__Exercise brief__.
Return the lines below that carry the word "detailed".

__Material for the task__.
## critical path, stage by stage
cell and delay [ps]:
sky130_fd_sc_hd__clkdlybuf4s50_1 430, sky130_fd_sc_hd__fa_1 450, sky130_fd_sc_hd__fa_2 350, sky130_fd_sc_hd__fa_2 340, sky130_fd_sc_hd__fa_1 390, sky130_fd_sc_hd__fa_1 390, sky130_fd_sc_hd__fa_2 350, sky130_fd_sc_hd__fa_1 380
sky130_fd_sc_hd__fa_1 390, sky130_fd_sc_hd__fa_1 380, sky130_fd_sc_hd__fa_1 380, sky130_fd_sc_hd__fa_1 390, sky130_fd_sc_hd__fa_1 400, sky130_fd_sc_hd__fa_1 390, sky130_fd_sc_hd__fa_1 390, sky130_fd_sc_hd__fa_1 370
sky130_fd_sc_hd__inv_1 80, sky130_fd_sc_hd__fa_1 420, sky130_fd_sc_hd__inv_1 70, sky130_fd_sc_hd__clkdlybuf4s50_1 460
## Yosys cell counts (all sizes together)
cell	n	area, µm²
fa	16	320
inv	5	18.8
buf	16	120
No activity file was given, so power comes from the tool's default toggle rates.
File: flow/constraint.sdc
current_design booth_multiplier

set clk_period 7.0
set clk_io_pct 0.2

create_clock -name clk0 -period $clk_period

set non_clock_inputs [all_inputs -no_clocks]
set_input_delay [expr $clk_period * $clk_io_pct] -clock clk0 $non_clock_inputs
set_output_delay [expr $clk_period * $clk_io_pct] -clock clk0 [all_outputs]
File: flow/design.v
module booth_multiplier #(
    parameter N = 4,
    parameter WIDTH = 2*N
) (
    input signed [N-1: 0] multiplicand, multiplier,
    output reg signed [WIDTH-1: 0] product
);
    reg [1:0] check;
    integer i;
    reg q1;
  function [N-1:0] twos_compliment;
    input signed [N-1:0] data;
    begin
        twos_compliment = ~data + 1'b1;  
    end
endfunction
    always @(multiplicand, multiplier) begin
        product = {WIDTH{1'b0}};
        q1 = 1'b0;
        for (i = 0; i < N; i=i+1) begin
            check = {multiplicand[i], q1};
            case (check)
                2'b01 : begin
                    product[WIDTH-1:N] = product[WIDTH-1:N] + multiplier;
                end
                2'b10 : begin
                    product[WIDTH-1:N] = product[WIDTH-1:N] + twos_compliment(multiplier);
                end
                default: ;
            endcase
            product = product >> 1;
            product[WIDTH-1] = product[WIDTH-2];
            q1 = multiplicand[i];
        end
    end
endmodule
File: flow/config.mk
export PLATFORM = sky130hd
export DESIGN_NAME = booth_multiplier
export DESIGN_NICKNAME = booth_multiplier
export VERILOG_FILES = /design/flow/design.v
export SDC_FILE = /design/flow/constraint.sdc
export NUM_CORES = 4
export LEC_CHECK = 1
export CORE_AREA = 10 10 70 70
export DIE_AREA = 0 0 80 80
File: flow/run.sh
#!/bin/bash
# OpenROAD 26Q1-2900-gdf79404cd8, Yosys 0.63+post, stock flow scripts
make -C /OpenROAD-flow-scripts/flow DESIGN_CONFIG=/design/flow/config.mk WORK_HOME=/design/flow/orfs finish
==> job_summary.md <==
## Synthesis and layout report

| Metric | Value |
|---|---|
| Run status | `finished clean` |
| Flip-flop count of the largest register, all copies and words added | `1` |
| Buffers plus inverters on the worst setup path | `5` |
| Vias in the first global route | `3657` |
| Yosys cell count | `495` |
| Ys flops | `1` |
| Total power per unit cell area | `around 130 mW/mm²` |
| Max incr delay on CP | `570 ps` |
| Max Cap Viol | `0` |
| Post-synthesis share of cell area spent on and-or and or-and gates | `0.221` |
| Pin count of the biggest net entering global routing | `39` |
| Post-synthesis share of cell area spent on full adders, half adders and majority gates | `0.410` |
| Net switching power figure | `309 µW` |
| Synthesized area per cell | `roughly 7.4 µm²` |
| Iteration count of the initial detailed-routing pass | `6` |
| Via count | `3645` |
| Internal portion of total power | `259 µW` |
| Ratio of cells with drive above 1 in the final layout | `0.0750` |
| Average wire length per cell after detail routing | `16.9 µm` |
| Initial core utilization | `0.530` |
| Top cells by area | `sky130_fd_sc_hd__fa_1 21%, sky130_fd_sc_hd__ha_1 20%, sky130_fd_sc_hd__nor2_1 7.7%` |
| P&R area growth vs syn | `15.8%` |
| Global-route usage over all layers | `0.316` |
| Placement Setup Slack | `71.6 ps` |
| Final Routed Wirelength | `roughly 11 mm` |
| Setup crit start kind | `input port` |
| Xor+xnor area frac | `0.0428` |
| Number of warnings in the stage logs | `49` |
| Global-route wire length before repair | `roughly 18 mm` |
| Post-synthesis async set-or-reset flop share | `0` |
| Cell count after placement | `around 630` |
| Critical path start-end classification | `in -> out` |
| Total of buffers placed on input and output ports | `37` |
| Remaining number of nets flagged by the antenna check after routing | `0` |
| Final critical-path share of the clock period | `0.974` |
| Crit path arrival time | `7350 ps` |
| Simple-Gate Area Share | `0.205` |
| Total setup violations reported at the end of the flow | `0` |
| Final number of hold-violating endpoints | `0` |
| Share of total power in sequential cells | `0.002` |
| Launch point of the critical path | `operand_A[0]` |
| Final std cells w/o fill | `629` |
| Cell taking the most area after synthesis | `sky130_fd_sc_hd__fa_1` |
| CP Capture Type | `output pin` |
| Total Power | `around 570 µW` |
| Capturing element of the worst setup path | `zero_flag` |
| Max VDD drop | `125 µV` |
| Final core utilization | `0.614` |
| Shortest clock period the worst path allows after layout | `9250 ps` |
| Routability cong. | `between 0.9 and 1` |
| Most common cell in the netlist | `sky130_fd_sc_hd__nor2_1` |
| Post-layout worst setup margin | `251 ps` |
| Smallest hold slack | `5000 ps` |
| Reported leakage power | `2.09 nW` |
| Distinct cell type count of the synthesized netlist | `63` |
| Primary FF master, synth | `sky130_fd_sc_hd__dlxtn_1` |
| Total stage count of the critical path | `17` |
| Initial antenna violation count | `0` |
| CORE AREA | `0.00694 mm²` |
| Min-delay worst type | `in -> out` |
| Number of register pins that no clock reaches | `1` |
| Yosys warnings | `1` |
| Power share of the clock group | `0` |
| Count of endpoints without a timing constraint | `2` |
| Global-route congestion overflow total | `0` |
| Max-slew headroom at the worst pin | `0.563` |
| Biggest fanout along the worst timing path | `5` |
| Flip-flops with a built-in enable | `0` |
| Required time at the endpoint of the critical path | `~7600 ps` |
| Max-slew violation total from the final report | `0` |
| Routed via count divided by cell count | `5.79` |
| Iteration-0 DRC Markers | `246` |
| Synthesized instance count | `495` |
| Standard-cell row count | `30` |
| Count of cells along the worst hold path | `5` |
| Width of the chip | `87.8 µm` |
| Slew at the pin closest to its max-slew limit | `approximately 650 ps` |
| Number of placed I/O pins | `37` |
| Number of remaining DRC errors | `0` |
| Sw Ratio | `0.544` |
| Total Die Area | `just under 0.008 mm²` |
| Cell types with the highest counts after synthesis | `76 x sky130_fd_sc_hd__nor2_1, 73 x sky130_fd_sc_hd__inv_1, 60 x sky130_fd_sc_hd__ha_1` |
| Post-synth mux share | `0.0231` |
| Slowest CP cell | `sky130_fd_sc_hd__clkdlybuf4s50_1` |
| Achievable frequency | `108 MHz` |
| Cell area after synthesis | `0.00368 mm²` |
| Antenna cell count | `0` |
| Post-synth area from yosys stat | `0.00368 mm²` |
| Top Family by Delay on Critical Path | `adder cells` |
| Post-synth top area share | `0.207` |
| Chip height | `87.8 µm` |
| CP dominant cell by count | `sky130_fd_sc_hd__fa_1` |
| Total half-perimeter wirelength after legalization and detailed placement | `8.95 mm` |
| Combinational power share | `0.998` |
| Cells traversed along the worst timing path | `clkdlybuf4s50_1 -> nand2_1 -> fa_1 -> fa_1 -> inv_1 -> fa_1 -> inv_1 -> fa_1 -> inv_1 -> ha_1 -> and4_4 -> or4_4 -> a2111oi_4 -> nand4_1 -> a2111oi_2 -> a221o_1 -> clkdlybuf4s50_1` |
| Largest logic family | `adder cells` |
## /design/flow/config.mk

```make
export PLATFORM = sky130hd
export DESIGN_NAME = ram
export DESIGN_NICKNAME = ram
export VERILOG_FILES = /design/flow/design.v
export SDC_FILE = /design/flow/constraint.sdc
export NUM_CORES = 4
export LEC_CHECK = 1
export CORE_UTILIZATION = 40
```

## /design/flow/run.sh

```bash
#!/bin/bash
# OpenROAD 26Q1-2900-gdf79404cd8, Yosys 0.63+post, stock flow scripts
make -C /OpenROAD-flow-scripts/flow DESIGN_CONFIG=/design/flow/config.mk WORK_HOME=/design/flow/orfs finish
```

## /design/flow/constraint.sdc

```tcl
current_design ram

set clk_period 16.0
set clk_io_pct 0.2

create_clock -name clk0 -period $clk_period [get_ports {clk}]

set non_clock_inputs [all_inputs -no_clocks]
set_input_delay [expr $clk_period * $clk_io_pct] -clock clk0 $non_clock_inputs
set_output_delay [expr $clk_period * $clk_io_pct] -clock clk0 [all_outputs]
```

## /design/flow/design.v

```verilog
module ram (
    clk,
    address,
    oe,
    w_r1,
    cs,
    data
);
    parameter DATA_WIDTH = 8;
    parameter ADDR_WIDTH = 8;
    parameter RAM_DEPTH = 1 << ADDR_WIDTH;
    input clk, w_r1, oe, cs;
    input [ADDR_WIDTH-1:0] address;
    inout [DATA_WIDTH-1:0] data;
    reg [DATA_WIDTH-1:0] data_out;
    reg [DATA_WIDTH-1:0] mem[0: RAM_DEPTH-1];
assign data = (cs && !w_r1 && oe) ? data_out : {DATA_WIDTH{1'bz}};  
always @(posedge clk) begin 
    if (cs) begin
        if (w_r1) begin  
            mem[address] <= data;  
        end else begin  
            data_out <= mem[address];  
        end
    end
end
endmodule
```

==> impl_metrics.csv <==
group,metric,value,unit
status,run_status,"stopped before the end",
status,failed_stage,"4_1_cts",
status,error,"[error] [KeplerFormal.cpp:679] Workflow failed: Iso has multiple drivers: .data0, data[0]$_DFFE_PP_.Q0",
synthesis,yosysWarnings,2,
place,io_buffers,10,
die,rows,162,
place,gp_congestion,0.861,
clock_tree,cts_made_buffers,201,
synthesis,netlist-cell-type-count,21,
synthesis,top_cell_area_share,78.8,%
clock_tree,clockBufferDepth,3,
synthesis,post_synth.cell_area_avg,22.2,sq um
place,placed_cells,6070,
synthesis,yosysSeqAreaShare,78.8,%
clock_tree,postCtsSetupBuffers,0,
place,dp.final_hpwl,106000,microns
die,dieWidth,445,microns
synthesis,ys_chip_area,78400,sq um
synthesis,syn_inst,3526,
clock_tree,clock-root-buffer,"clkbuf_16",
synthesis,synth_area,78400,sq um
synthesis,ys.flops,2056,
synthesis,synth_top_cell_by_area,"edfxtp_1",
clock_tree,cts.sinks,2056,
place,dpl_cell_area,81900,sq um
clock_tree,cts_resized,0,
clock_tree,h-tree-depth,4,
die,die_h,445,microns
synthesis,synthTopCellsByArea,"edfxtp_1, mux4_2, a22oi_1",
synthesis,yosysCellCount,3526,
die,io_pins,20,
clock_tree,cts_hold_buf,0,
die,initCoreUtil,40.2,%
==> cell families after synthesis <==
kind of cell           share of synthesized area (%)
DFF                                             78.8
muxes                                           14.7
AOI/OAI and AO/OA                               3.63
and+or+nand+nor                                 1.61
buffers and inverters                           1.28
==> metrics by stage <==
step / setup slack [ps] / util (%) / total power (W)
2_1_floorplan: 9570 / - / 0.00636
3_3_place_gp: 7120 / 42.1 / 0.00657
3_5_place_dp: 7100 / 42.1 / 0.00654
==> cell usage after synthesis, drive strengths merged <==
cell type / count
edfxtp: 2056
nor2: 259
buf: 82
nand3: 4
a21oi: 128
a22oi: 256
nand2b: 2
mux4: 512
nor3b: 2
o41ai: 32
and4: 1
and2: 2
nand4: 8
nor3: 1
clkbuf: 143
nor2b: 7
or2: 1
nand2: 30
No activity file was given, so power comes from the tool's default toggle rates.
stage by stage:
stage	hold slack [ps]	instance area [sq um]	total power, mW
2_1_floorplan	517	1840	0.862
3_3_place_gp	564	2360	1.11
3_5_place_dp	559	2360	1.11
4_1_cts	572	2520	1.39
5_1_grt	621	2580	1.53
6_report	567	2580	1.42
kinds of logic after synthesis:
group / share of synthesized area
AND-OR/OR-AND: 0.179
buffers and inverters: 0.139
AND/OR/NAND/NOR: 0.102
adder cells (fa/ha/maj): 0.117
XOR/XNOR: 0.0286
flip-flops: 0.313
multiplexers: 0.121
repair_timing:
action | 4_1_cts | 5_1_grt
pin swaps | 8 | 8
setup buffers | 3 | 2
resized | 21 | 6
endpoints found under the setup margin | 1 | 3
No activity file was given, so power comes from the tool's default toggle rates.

__Solved problem__.
| Iteration count of the initial detailed-routing pass | `6` |
| Total half-perimeter wirelength after legalization and detailed placement | `8.95 mm` |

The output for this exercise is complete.